**Stored data**

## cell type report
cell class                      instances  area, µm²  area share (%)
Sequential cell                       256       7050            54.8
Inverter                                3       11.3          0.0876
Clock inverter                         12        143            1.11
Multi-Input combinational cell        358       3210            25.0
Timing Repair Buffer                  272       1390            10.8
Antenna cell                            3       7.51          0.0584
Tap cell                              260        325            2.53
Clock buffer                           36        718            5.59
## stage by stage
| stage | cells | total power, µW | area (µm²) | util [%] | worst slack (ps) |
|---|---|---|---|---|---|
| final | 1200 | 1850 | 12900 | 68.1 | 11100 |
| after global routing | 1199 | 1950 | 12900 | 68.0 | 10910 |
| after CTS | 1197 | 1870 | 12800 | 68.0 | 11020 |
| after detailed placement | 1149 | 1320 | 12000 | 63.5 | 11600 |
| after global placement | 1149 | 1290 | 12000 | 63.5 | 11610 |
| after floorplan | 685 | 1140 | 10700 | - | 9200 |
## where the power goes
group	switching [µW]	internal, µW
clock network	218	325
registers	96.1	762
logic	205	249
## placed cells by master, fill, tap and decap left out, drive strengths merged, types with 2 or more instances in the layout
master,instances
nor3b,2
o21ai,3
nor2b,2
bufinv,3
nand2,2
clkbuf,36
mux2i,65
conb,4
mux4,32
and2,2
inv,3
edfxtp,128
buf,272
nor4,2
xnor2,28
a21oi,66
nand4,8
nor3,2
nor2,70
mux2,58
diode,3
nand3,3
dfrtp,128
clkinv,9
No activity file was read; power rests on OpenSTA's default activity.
--- config.mk ---
export PLATFORM = sky130hd
export DESIGN_NAME = sleep_timer_top
export DESIGN_NICKNAME = d
export VERILOG_FILES = /design/src/rtl/sleep_timer_pkg.sv /design/src/rtl/st_edge_sync.sv /design/src/rtl/st_counter.sv /design/src/rtl/st_compare.sv /design/src/rtl/sleep_timer_top.sv
export SDC_FILE = /design/constraint.sdc
export NUM_CORES = 1
export LEC_CHECK = 0
export ABC_AREA = 0
export BUFFER_PORTS_ARGS = -buffer_cell sky130_fd_sc_hd__buf_4
export CAP_MARGIN = 20
export CORE_MARGIN = 2
export CORE_UTILIZATION = 35
export CTS_CLUSTER_SIZE = 28
export DETAILED_ROUTE_END_ITERATION = 12
export HOLD_SLACK_MARGIN = 0.06
export SLEW_MARGIN = 5
export SYNTH_ARGS = -nofsm -noshare
export SYNTH_HDL_FRONTEND = slang
export SYNTH_HIERARCHICAL = 1
export SYNTH_SLANG_ARGS = --single-unit
--- constraint.sdc ---
create_clock -name clk -period 2.83 [get_ports clk]
set_input_delay 0.566 -clock clk [delete_from_list [all_inputs] [get_ports clk]]
set_output_delay 0.566 -clock clk [all_outputs]
set_load 0.02 [all_outputs]
--- src/rtl/sleep_timer_pkg.sv ---
package sleep_timer_pkg;
    localparam int BYTE_W       = 8;
    localparam int STAT_FLAG_B  = 0;
    localparam int STAT_LEVEL_B = 1;
    localparam int CTRL_EN_B    = 0;
endpackage

--- src/rtl/st_edge_sync.sv ---
module st_edge_sync #(
    parameter int STAGES = 2
) (
    input  logic clk,
    input  logic rst_n,
    input  logic async_in,
    output logic level_o,
    output logic rise_o
);
    logic [STAGES:0] sh_d, sh_q;

    always_comb begin
        sh_d = {sh_q[STAGES-1:0], async_in};
    end

    always_ff @(posedge clk or negedge rst_n) begin
        if (!rst_n) sh_q <= '0;
        else        sh_q <= sh_d;
    end

    assign level_o = sh_q[STAGES-1];
    assign rise_o  = sh_q[STAGES-1] & ~sh_q[STAGES];

    // an edge yields a single-cycle pulse
    a_r3_rise_single: assert property (@(posedge clk) disable iff (!rst_n)
        rise_o |=> !rise_o);
endmodule

--- src/rtl/st_counter.sv ---
module st_counter #(
    parameter int CNT_W = 24
) (
    input  logic             clk,
    input  logic             rst_n,
    input  logic             tick,
    input  logic             snap_req,
    output logic [CNT_W-1:0] cnt_o,
    output logic [CNT_W-1:0] cnt_next_o,
    output logic [CNT_W-1:0] snap_o
);
    typedef struct packed {
        logic [CNT_W-1:0] cnt;
        logic [CNT_W-1:0] snap;
    } cnt_state_t;

    cnt_state_t st_d, st_q;

    always_comb begin
        st_d = st_q;
        if (tick)     st_d.cnt  = st_q.cnt + CNT_W'(1);
        if (snap_req) st_d.snap = st_q.cnt;
    end

    always_ff @(posedge clk or negedge rst_n) begin
        if (!rst_n) st_q <= '0;
        else        st_q <= st_d;
    end

    assign cnt_o      = st_q.cnt;
    assign cnt_next_o = st_d.cnt;
    assign snap_o     = st_q.snap;

    // the count moves only on a detected edge
    a_r2_hold_without_tick: assert property (@(posedge clk) disable iff (!rst_n)
        !tick |=> $stable(st_q.cnt));
    // the snapshot is frozen between low-byte reads
    a_r4_snap_frozen: assert property (@(posedge clk) disable iff (!rst_n)
        !snap_req |=> $stable(st_q.snap));
endmodule

--- src/rtl/st_compare.sv ---
module st_compare
    import sleep_timer_pkg::*;
#(
    parameter int CNT_W = 24,
    parameter int NB    = CNT_W / BYTE_W
) (
    input  logic             clk,
    input  logic             rst_n,
    input  logic             tick,
    input  logic [CNT_W-1:0] cnt_next,
    input  logic [NB-1:0]    byte_we,
    input  logic [7:0]       wdata,
    input  logic             en_we,
    input  logic             stat_we,
    output logic [CNT_W-1:0] cmp_o,
    output logic             flag_o,
    output logic             en_o
);
    typedef struct packed {
        logic [CNT_W-1:0] stage;
        logic [CNT_W-1:0] cmp;
        logic             flag;
        logic             en;
    } cmp_state_t;

    cmp_state_t       st_d, st_q;
    logic [CNT_W-1:0] commit;
    logic             match;

    always_comb begin
        st_d   = st_q;
        commit = st_q.stage;
        commit[CNT_W-BYTE_W +: BYTE_W] = wdata;
        match  = tick && (cnt_next == st_q.cmp);
        for (int i = 0; i < NB - 1; i++) begin
            if (byte_we[i]) st_d.stage[i*BYTE_W +: BYTE_W] = wdata;
        end
        if (byte_we[NB-1]) st_d.cmp = commit;
        if (en_we)         st_d.en  = wdata[CTRL_EN_B];
        if (stat_we && !wdata[STAT_FLAG_B]) st_d.flag = 1'b0;
        if (match)         st_d.flag = 1'b1;
    end

    always_ff @(posedge clk or negedge rst_n) begin
        if (!rst_n) begin
            st_q       <= '0;
            st_q.cmp   <= '1;
        end else begin
            st_q       <= st_d;
        end
    end

    assign cmp_o  = st_q.cmp;
    assign flag_o = st_q.flag;
    assign en_o   = st_q.en;

    // stepping onto the match value sets the flag
    a_r6_match_sets: assert property (@(posedge clk) disable iff (!rst_n)
        (tick && cnt_next == st_q.cmp) |=> st_q.flag);
    // the flag only rises on a count step
    a_r6_rise_on_tick: assert property (@(posedge clk) disable iff (!rst_n)
        $rose(st_q.flag) |-> $past(tick));
    // without a write to status the flag holds
    a_r7_sticky: assert property (@(posedge clk) disable iff (!rst_n)
        (st_q.flag && !stat_we) |=> st_q.flag);
    // the active match value changes only on a top-byte write
    a_r5_commit_only: assert property (@(posedge clk) disable iff (!rst_n)
        !byte_we[NB-1] |=> $stable(st_q.cmp));
endmodule
File: src/rtl/cri_pkg.sv
package cri_pkg;
  // Saturating sum of two unsigned values capped at lim.
  function automatic int unsigned sat_add(int unsigned a, int unsigned b, int unsigned lim);
    int unsigned s;
    s = a + b;
    return (s > lim) ? lim : s;
  endfunction

  // Wait cycles that follow a pop for a given pace setting.
  function automatic int unsigned gap_load(int unsigned p);
    return (p > 1) ? p - 1 : 0;
  endfunction
endpackage
<file path="src/rtl/spi_cfg_pkg.sv">
package spi_cfg_pkg;
  typedef enum logic [1:0] {
    PH_INSTR = 2'd0,
    PH_DATA  = 2'd1,
    PH_IDLE  = 2'd2
  } phase_e;
endpackage

</file>
<file path="src/rtl/spi_rx_ctrl.sv">
module spi_rx_ctrl
  import spi_cfg_pkg::*;
#(
  parameter int ADDR_W = 5,
  parameter int DATA_W = 8,
  parameter int CNT_W  = 2
) (
  input  logic                        sclk,
  input  logic                        cs_n,
  input  logic                        din,
  input  logic                        lsb_first,
  output phase_e                      phase,
  output logic                        rw,
  output logic [$clog2(DATA_W)-1:0]   bit_cnt,
  output logic [ADDR_W-1:0]           cur_addr,
  output logic                        wr_en,
  output logic [DATA_W-1:0]           wr_data
);
  localparam int BIT_W   = $clog2(DATA_W);
  localparam int ORD_BIT = DATA_W - 1;

  phase_e              phase_q;
  logic                rw_q;
  logic [BIT_W-1:0]    bit_q;
  logic [DATA_W-2:0]   shreg_q;
  logic [CNT_W-1:0]    left_q;
  logic [ADDR_W-1:0]   addr_q;

  logic                last_bit;
  logic [DATA_W-1:0]   assembled;
  logic                lsb_after;
  logic [ADDR_W-1:0]   addr_step;

  assign last_bit  = (bit_q == BIT_W'(DATA_W - 1));
  assign assembled = lsb_first ? {din, shreg_q} : {shreg_q, din};

  // commit strobe: last bit of a write data byte
  assign wr_en   = (phase_q == PH_DATA) && !rw_q && last_bit && !cs_n;
  assign wr_data = assembled;

  // a byte that lands in register 0 decides the order from here on
  assign lsb_after = (wr_en && addr_q == '0) ? assembled[ORD_BIT] : lsb_first;
  assign addr_step = lsb_after ? addr_q + ADDR_W'(1) : addr_q - ADDR_W'(1);

  always_ff @(posedge sclk or posedge cs_n) begin
    if (cs_n) begin
      phase_q <= PH_INSTR;
      rw_q    <= 1'b0;
      bit_q   <= '0;
      shreg_q <= '0;
      left_q  <= '0;
      addr_q  <= '0;
    end else begin
      if (phase_q != PH_IDLE) begin
        bit_q   <= last_bit ? '0 : bit_q + BIT_W'(1);
        shreg_q <= lsb_first ? assembled[DATA_W-1:1] : assembled[DATA_W-2:0];
      end
      case (phase_q)
        PH_INSTR: if (last_bit) begin
          rw_q    <= assembled[DATA_W-1];
          left_q  <= assembled[DATA_W-2 -: CNT_W];
          addr_q  <= assembled[ADDR_W-1:0];
          phase_q <= PH_DATA;
        end
        PH_DATA: if (last_bit) begin
          addr_q <= addr_step;
          if (left_q == '0) phase_q <= PH_IDLE;
          else              left_q  <= left_q - CNT_W'(1);
        end
        default: ;
      endcase
    end
  end

  assign phase    = phase_q;
  assign rw       = rw_q;
  assign bit_cnt  = bit_q;
  assign cur_addr = addr_q;
endmodule

</file>
<file path="src/rtl/spi_reg_file.sv">
module spi_reg_file #(
  parameter int ADDR_W = 5,
  parameter int DATA_W = 8
) (
  input  logic                           sclk,
  input  logic                           rst_n,
  input  logic                           wr_en,
  input  logic [ADDR_W-1:0]              wr_addr,
  input  logic [DATA_W-1:0]              wr_data,
  input  logic [ADDR_W-1:0]              rd_addr,
  output logic [DATA_W-1:0]              rd_data,
  output logic [(DATA_W<<ADDR_W)-1:0]    regs_flat
);
  localparam int DEPTH = 1 << ADDR_W;

  for (genvar i = 0; i < DEPTH; i++) begin : g_reg
    logic [DATA_W-1:0] q;
    always_ff @(posedge sclk or negedge rst_n) begin
      if (!rst_n)                                  q <= '0;
      else if (wr_en && wr_addr == ADDR_W'(i))     q <= wr_data;
    end
    assign regs_flat[i*DATA_W +: DATA_W] = q;
  end

  assign rd_data = regs_flat[rd_addr*DATA_W +: DATA_W];
endmodule

</file>
<file path="src/rtl/spi_tx_drv.sv">
module spi_tx_drv
  import spi_cfg_pkg::*;
#(
  parameter int DATA_W = 8
) (
  input  logic                        sclk,
  input  logic                        cs_n,
  input  phase_e                      phase,
  input  logic                        rw,
  input  logic [$clog2(DATA_W)-1:0]   bit_cnt,
  input  logic                        lsb_first,
  input  logic                        four_wire,
  input  logic [DATA_W-1:0]           rd_byte,
  output logic                        sdio_o,
  output logic                        sdio_oe,
  output logic                        sdo_o,
  output logic                        sdo_oe
);
  localparam int BIT_W = $clog2(DATA_W);
  localparam logic [BIT_W-1:0] TOP = BIT_W'(DATA_W - 1);

  logic [BIT_W-1:0] sel;
  logic             bit_q;
  logic             act_q;

  assign sel = lsb_first ? bit_cnt : TOP - bit_cnt;

  // launched on the falling edge, sampled by the master on the next rise
  always_ff @(negedge sclk or posedge cs_n) begin
    if (cs_n) begin
      bit_q <= 1'b0;
      act_q <= 1'b0;
    end else begin
      bit_q <= rd_byte[sel];
      act_q <= (phase == PH_DATA) && rw;
    end
  end

  assign sdio_o  = bit_q;
  assign sdo_o   = bit_q;
  assign sdio_oe = act_q && !four_wire;
  assign sdo_oe  = act_q && four_wire;
endmodule

</file>
<file path="src/rtl/cfg_serial_port.sv">
module cfg_serial_port
  import spi_cfg_pkg::*;
#(
  parameter int ADDR_W = 5,
  parameter int DATA_W = 8
) (
  input  logic                         rst_n,
  input  logic                         sclk,
  input  logic                         cs_n,
  input  logic                         sdio_i,
  output logic                         sdio_o,
  output logic                         sdio_oe,
  output logic                         sdo_o,
  output logic                         sdo_oe,
  output logic [(DATA_W<<ADDR_W)-1:0]  regs_flat
);
  localparam int CNT_W    = DATA_W - 1 - ADDR_W;
  localparam int BIT_W    = $clog2(DATA_W);
  localparam int ORD_BIT  = DATA_W - 1;
  localparam int WIRE_BIT = DATA_W - 2;

  phase_e              phase;
  logic                rw_q;
  logic [BIT_W-1:0]    bit_cnt;
  logic [ADDR_W-1:0]   cur_addr;
  logic                wr_en;
  logic [DATA_W-1:0]   wr_data;
  logic [DATA_W-1:0]   rd_data;
  logic                lsb_first;
  logic                four_wire;

  assign lsb_first = regs_flat[ORD_BIT];
  assign four_wire = regs_flat[WIRE_BIT];

  spi_rx_ctrl #(.ADDR_W(ADDR_W), .DATA_W(DATA_W), .CNT_W(CNT_W)) u_rx (
    .sclk      (sclk),
    .cs_n      (cs_n),
    .din       (sdio_i),
    .lsb_first (lsb_first),
    .phase     (phase),
    .rw        (rw_q),
    .bit_cnt   (bit_cnt),
    .cur_addr  (cur_addr),
    .wr_en     (wr_en),
    .wr_data   (wr_data)
  );

  spi_reg_file #(.ADDR_W(ADDR_W), .DATA_W(DATA_W)) u_regs (
    .sclk      (sclk),
    .rst_n     (rst_n),
    .wr_en     (wr_en),
    .wr_addr   (cur_addr),
    .wr_data   (wr_data),
    .rd_addr   (cur_addr),
    .rd_data   (rd_data),
    .regs_flat (regs_flat)
  );

  spi_tx_drv #(.DATA_W(DATA_W)) u_tx (
    .sclk      (sclk),
    .cs_n      (cs_n),
    .phase     (phase),
    .rw        (rw_q),
    .bit_cnt   (bit_cnt),
    .lsb_first (lsb_first),
    .four_wire (four_wire),
    .rd_byte   (rd_data),
    .sdio_o    (sdio_o),
    .sdio_oe   (sdio_oe),
    .sdo_o     (sdo_o),
    .sdo_oe    (sdo_oe)
  );
endmodule

</file>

**To do**
Look above for the line holding "63.5 | 11610 |" and the line holding "export CORE_UTILIZATION = 35". Retype both, and every line between them, word for word and nothing else.

**Answer to this problem**
| after global placement | 1149 | 1290 | 12000 | 63.5 | 11610 |
| after floorplan | 685 | 1140 | 10700 | - | 9200 |
## where the power goes
group	switching [µW]	internal, µW
clock network	218	325
registers	96.1	762
logic	205	249
## placed cells by master, fill, tap and decap left out, drive strengths merged, types with 2 or more instances in the layout
master,instances
nor3b,2
o21ai,3
nor2b,2
bufinv,3
nand2,2
clkbuf,36
mux2i,65
conb,4
mux4,32
and2,2
inv,3
edfxtp,128
buf,272
nor4,2
xnor2,28
a21oi,66
nand4,8
nor3,2
nor2,70
mux2,58
diode,3
nand3,3
dfrtp,128
clkinv,9
No activity file was read; power rests on OpenSTA's default activity.
--- config.mk ---
export PLATFORM = sky130hd
export DESIGN_NAME = sleep_timer_top
export DESIGN_NICKNAME = d
export VERILOG_FILES = /design/src/rtl/sleep_timer_pkg.sv /design/src/rtl/st_edge_sync.sv /design/src/rtl/st_counter.sv /design/src/rtl/st_compare.sv /design/src/rtl/sleep_timer_top.sv
export SDC_FILE = /design/constraint.sdc
export NUM_CORES = 1
export LEC_CHECK = 0
export ABC_AREA = 0
export BUFFER_PORTS_ARGS = -buffer_cell sky130_fd_sc_hd__buf_4
export CAP_MARGIN = 20
export CORE_MARGIN = 2
export CORE_UTILIZATION = 35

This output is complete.